On a cloudy summer morning, Rochester Institute of Technology professor Carl Salvaggio and a student from the school’s Center for Imaging Science stood in an open Pittsford field, eyes fixed on the sky. They were flying an unmanned aircraft system — also known as a drone — with the help of a longtime pilot.
The trio took the DJI S900 n-copter on a series of 20-minute test flights, to check how well its sensors and six high-definition cameras can provide aerial imagery for precision farming. Salvaggio moved to a table off to the side, using a computer loaded with data-tracking software. He set up a small monitor on a tripod next to him to get a closer look at the airborne drone. Its short voyage would help the researchers assess the health of the vegetation.
“If we’re trying to give a farmer important information about the health of his crop, unless we can calibrate the imagery in every shot to make sure that it’s going to be given exactly the same information every time, he’ll get false data,” said Salvaggio.
The devices provide a level of detail that is much greater than methods of the past, such as satellite imagery or pictures taken from aircrafts. During one test run, Salvaggio’s UAS captured data from about 400 images.
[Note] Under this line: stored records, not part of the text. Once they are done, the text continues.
**src/rtl/mem_arb_pkg.sv**
```systemverilog
`default_nettype none
// +------------------------------------------------------------------------+
// | mem_arb_pkg                                                            |
// | Shared defaults and FSM state encoding for the two-port memory         |
// | arbiter.                                                               |
// | Contents: ADDR_W_DEF, DATA_W_DEF, NUM_REQ, state_e                     |
// | Revision: 1.0 - initial release                                        |
// +------------------------------------------------------------------------+
package mem_arb_pkg;

  localparam int ADDR_W_DEF = 7;
  localparam int DATA_W_DEF = 8;
  localparam int NUM_REQ    = 2;

  typedef enum logic [1:0] {
    ST_IDLE    = 2'd0,
    ST_ACCESS  = 2'd1,
    ST_CAPTURE = 2'd2
  } state_e;

endpackage
`default_nettype wire

```
**src/rtl/mem_arbiter_if.sv**
```systemverilog
`default_nettype none
// +------------------------------------------------------------------------+
// | mem_arbiter_if                                                         |
// | Bundle of both requester ports and the synchronous memory port.        |
// | Requesters : req0/1, we0/1, addr0/1, wdata0/1 -> gnt0/1, ack0/1,       |
// |              rdata0/1                                                  |
// | Memory     : cs, we, address, data_out -> data_in                      |
// | Modports   : slave (arbiter view), master (environment view)           |
// | Revision: 1.0 - initial release                                        |
// +------------------------------------------------------------------------+
interface mem_arbiter_if
  import mem_arb_pkg::*;
#(
  parameter int ADDR_W = ADDR_W_DEF,
  parameter int DATA_W = DATA_W_DEF
);

  logic              req0, req1;
  logic              we0, we1;
  logic [ADDR_W-1:0] addr0, addr1;
  logic [DATA_W-1:0] wdata0, wdata1;
  logic              gnt0, gnt1;
  logic              ack0, ack1;
  logic [DATA_W-1:0] rdata0, rdata1;
  logic              cs;
  logic              we;
  logic [ADDR_W-1:0] address;
  logic [DATA_W-1:0] data_out;
  logic [DATA_W-1:0] data_in;

  modport slave (
    input  req0, req1, we0, we1, addr0, addr1, wdata0, wdata1, data_in,
    output gnt0, gnt1, ack0, ack1, rdata0, rdata1, cs, we, address, data_out
  );

  modport master (
    output req0, req1, we0, we1, addr0, addr1, wdata0, wdata1, data_in,
    input  gnt0, gnt1, ack0, ack1, rdata0, rdata1, cs, we, address, data_out
  );

endinterface
`default_nettype wire

```
**src/rtl/mem_arbiter_rr_arbiter2.sv**
```systemverilog
`default_nettype none
// +------------------------------------------------------------------------+
// | rr_arbiter2                                                            |
// | Two-way round-robin pick with a 1-bit last-grant pointer.              |
// | req_i  : request vector                                                |
// | last_i : port granted most recently                                    |
// | pick_o : one-hot winner (all zero when nobody requests)                |
// | Revision: 1.0 - initial release                                        |
// +------------------------------------------------------------------------+
module rr_arbiter2
  import mem_arb_pkg::*;
(
  input  logic [NUM_REQ-1:0] req_i,
  input  logic               last_i,
  output logic [NUM_REQ-1:0] pick_o
);

  always_comb begin
    pick_o = req_i;
    // On a tie the port that was not granted last time wins.
    if (req_i == 2'b11) begin
      pick_o = last_i ? 2'b01 : 2'b10;
    end
  end

endmodule
`default_nettype wire

```
**src/rtl/mem_arbiter.sv**
```systemverilog
`default_nettype none
// +------------------------------------------------------------------------+
// | mem_arbiter                                                            |
// | Shares one synchronous single-port memory between two requesters.      |
// | One access takes IDLE -> ACCESS -> CAPTURE; every output registered.   |
// | clk, rst_n : clock, asynchronous active-low reset                      |
// | bus        : mem_arbiter_if.slave (requester and memory signals)       |
// | Revision: 1.0 - initial release                                        |
// +------------------------------------------------------------------------+
module mem_arbiter
  import mem_arb_pkg::*;
#(
  parameter int ADDR_W = ADDR_W_DEF,
  parameter int DATA_W = DATA_W_DEF
)(
  input  logic          clk,
  input  logic          rst_n,
  mem_arbiter_if.slave  bus
);

  state_e              state_q, state_d;
  logic                last_q, last_d;   // port granted most recently
  logic                win_q, win_d;     // port owning the current access
  logic                rd_q, rd_d;       // current access is a read
  logic                cs_q, cs_d;
  logic                we_q, we_d;
  logic [ADDR_W-1:0]   addr_q, addr_d;
  logic [DATA_W-1:0]   dout_q, dout_d;
  logic [NUM_REQ-1:0]  gnt_q, gnt_d;
  logic [NUM_REQ-1:0]  ack_q, ack_d;
  logic [DATA_W-1:0]   rdata0_q, rdata0_d;
  logic [DATA_W-1:0]   rdata1_q, rdata1_d;
  logic [NUM_REQ-1:0]  pick;

  rr_arbiter2 u_rr (
    .req_i  ({bus.req1, bus.req0}),
    .last_i (last_q),
    .pick_o (pick)
  );

  always_comb begin
    state_d  = state_q;
    last_d   = last_q;
    win_d    = win_q;
    rd_d     = rd_q;
    cs_d     = cs_q;
    we_d     = we_q;
    addr_d   = addr_q;
    dout_d   = dout_q;
    gnt_d    = '0;
    ack_d    = '0;
    rdata0_d = rdata0_q;
    rdata1_d = rdata1_q;

    case (state_q)
      ST_IDLE: begin
        cs_d = 1'b0;
        we_d = 1'b0;
        if (|pick) begin
          win_d   = pick[1];
          last_d  = pick[1];
          rd_d    = pick[1] ? ~bus.we1 : ~bus.we0;
          cs_d    = 1'b1;
          we_d    = pick[1] ? bus.we1 : bus.we0;
          addr_d  = pick[1] ? bus.addr1 : bus.addr0;
          dout_d  = pick[1] ? bus.wdata1 : bus.wdata0;
          gnt_d   = pick;
          state_d = ST_ACCESS;
        end
      end
      // The memory samples at the edge closing ACCESS, so cs/we are
      // released on that same edge and read 0 throughout CAPTURE.
      ST_ACCESS: begin
        cs_d    = 1'b0;
        we_d    = 1'b0;
        state_d = ST_CAPTURE;
      end
      // data_in now holds the word addressed during ACCESS.
      ST_CAPTURE: begin
        if (rd_q) begin
          if (win_q) rdata1_d = bus.data_in;
          else       rdata0_d = bus.data_in;
        end
        ack_d[win_q] = 1'b1;
        state_d      = ST_IDLE;
      end
      default: begin
        state_d = ST_IDLE;
      end
    endcase
  end

  always_ff @(posedge clk or negedge rst_n) begin
    if (!rst_n) begin
      state_q  <= ST_IDLE;
      last_q   <= 1'b1;          // port 0 wins the first tie
      win_q    <= 1'b0;
      rd_q     <= 1'b0;
      cs_q     <= 1'b0;
      we_q     <= 1'b0;
      addr_q   <= '0;
      dout_q   <= '0;
      gnt_q    <= '0;
      ack_q    <= '0;
      rdata0_q <= '0;
      rdata1_q <= '0;
    end else begin
      state_q  <= state_d;
      last_q   <= last_d;
      win_q    <= win_d;
      rd_q     <= rd_d;
      cs_q     <= cs_d;
      we_q     <= we_d;
      addr_q   <= addr_d;
      dout_q   <= dout_d;
      gnt_q    <= gnt_d;
      ack_q    <= ack_d;
      rdata0_q <= rdata0_d;
      rdata1_q <= rdata1_d;
    end
  end

  assign bus.gnt0     = gnt_q[0];
  assign bus.gnt1     = gnt_q[1];
  assign bus.ack0     = ack_q[0];
  assign bus.ack1     = ack_q[1];
  assign bus.rdata0   = rdata0_q;
  assign bus.rdata1   = rdata1_q;
  assign bus.cs       = cs_q;
  assign bus.we       = we_q;
  assign bus.address  = addr_q;
  assign bus.data_out = dout_q;

endmodule
`default_nettype wire

```
**src/flat_wrapper.sv**
```systemverilog
// flat-port wrapper written by rule: the top's interface ports become plain ports
module mem_arbiter_flat import mem_arb_pkg::*;
#(
  parameter int ADDR_W = ADDR_W_DEF,
  parameter int DATA_W = DATA_W_DEF
)
  (clk, rst_n, bus_req0, bus_req1, bus_we0, bus_we1, bus_addr0, bus_addr1, bus_wdata0, bus_wdata1, bus_data_in, bus_gnt0, bus_gnt1, bus_ack0, bus_ack1, bus_rdata0, bus_rdata1, bus_cs, bus_we, bus_address, bus_data_out);
  mem_arbiter_if #(.ADDR_W(ADDR_W), .DATA_W(DATA_W)) bus_i ();
  input  logic clk;
  input  logic rst_n;
  input wire logic [$bits(bus_i.req0)-1:0] bus_req0;
  input wire logic [$bits(bus_i.req1)-1:0] bus_req1;
  input wire logic [$bits(bus_i.we0)-1:0] bus_we0;
  input wire logic [$bits(bus_i.we1)-1:0] bus_we1;
  input wire logic [$bits(bus_i.addr0)-1:0] bus_addr0;
  input wire logic [$bits(bus_i.addr1)-1:0] bus_addr1;
  input wire logic [$bits(bus_i.wdata0)-1:0] bus_wdata0;
  input wire logic [$bits(bus_i.wdata1)-1:0] bus_wdata1;
  input wire logic [$bits(bus_i.data_in)-1:0] bus_data_in;
  output wire logic [$bits(bus_i.gnt0)-1:0] bus_gnt0;
  output wire logic [$bits(bus_i.gnt1)-1:0] bus_gnt1;
  output wire logic [$bits(bus_i.ack0)-1:0] bus_ack0;
  output wire logic [$bits(bus_i.ack1)-1:0] bus_ack1;
  output wire logic [$bits(bus_i.rdata0)-1:0] bus_rdata0;
  output wire logic [$bits(bus_i.rdata1)-1:0] bus_rdata1;
  output wire logic [$bits(bus_i.cs)-1:0] bus_cs;
  output wire logic [$bits(bus_i.we)-1:0] bus_we;
  output wire logic [$bits(bus_i.address)-1:0] bus_address;
  output wire logic [$bits(bus_i.data_out)-1:0] bus_data_out;
  assign bus_i.req0 = bus_req0;
  assign bus_i.req1 = bus_req1;
  assign bus_i.we0 = bus_we0;
  assign bus_i.we1 = bus_we1;
  assign bus_i.addr0 = bus_addr0;
  assign bus_i.addr1 = bus_addr1;
  assign bus_i.wdata0 = bus_wdata0;
  assign bus_i.wdata1 = bus_wdata1;
  assign bus_i.data_in = bus_data_in;
  assign bus_gnt0 = bus_i.gnt0;
  assign bus_gnt1 = bus_i.gnt1;
  assign bus_ack0 = bus_i.ack0;
  assign bus_ack1 = bus_i.ack1;
  assign bus_rdata0 = bus_i.rdata0;
  assign bus_rdata1 = bus_i.rdata1;
  assign bus_cs = bus_i.cs;
  assign bus_we = bus_i.we;
  assign bus_address = bus_i.address;
  assign bus_data_out = bus_i.data_out;
  mem_arbiter #(.ADDR_W(ADDR_W), .DATA_W(DATA_W)) u_core (.clk(clk), .rst_n(rst_n), .bus(bus_i));
endmodule
```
“As the grass looks more and more bright in the infrared, that means it’s healthier. If there’s water stress, the infrared brightness will diminish,” he said.
The Federal Aviation Administration has released a set of highly anticipated rules that take effect in late August. Users say the guidelines add welcome structure to the practice and will boost commercial drone use.
The 600-plus pages of new regulations require drone operators to keep the unmanned aircraft within sight, avoid flying it over people, operate only during daylight and pass a written exam every two years. The rules also require the remote pilot conduct a preflight inspection and fly the drone no higher than 400 feet.
“I don’t think the FAA is in the business of trying to keep people out of this market. I think they just want to know who’s in there, and they want to know what platforms they’re operating,” said Salvaggio.
Salvaggio, who has only four months of experience with drones, said they’re easy to use. That’s part of the reason commercial industries around the world are increasingly looking to them for remote sensing.
The machines also are fairly low-cost — one like Salvaggio’s runs for nearly $1,500 — and allow them to collect information in real time. Drone use is expected to change the game in farming, law enforcement, defense, insurance inspection and many other industries, according to Fortune magazine. But Salvaggio and other users said the rapid development in technology has led to problems, like unexpected crashes.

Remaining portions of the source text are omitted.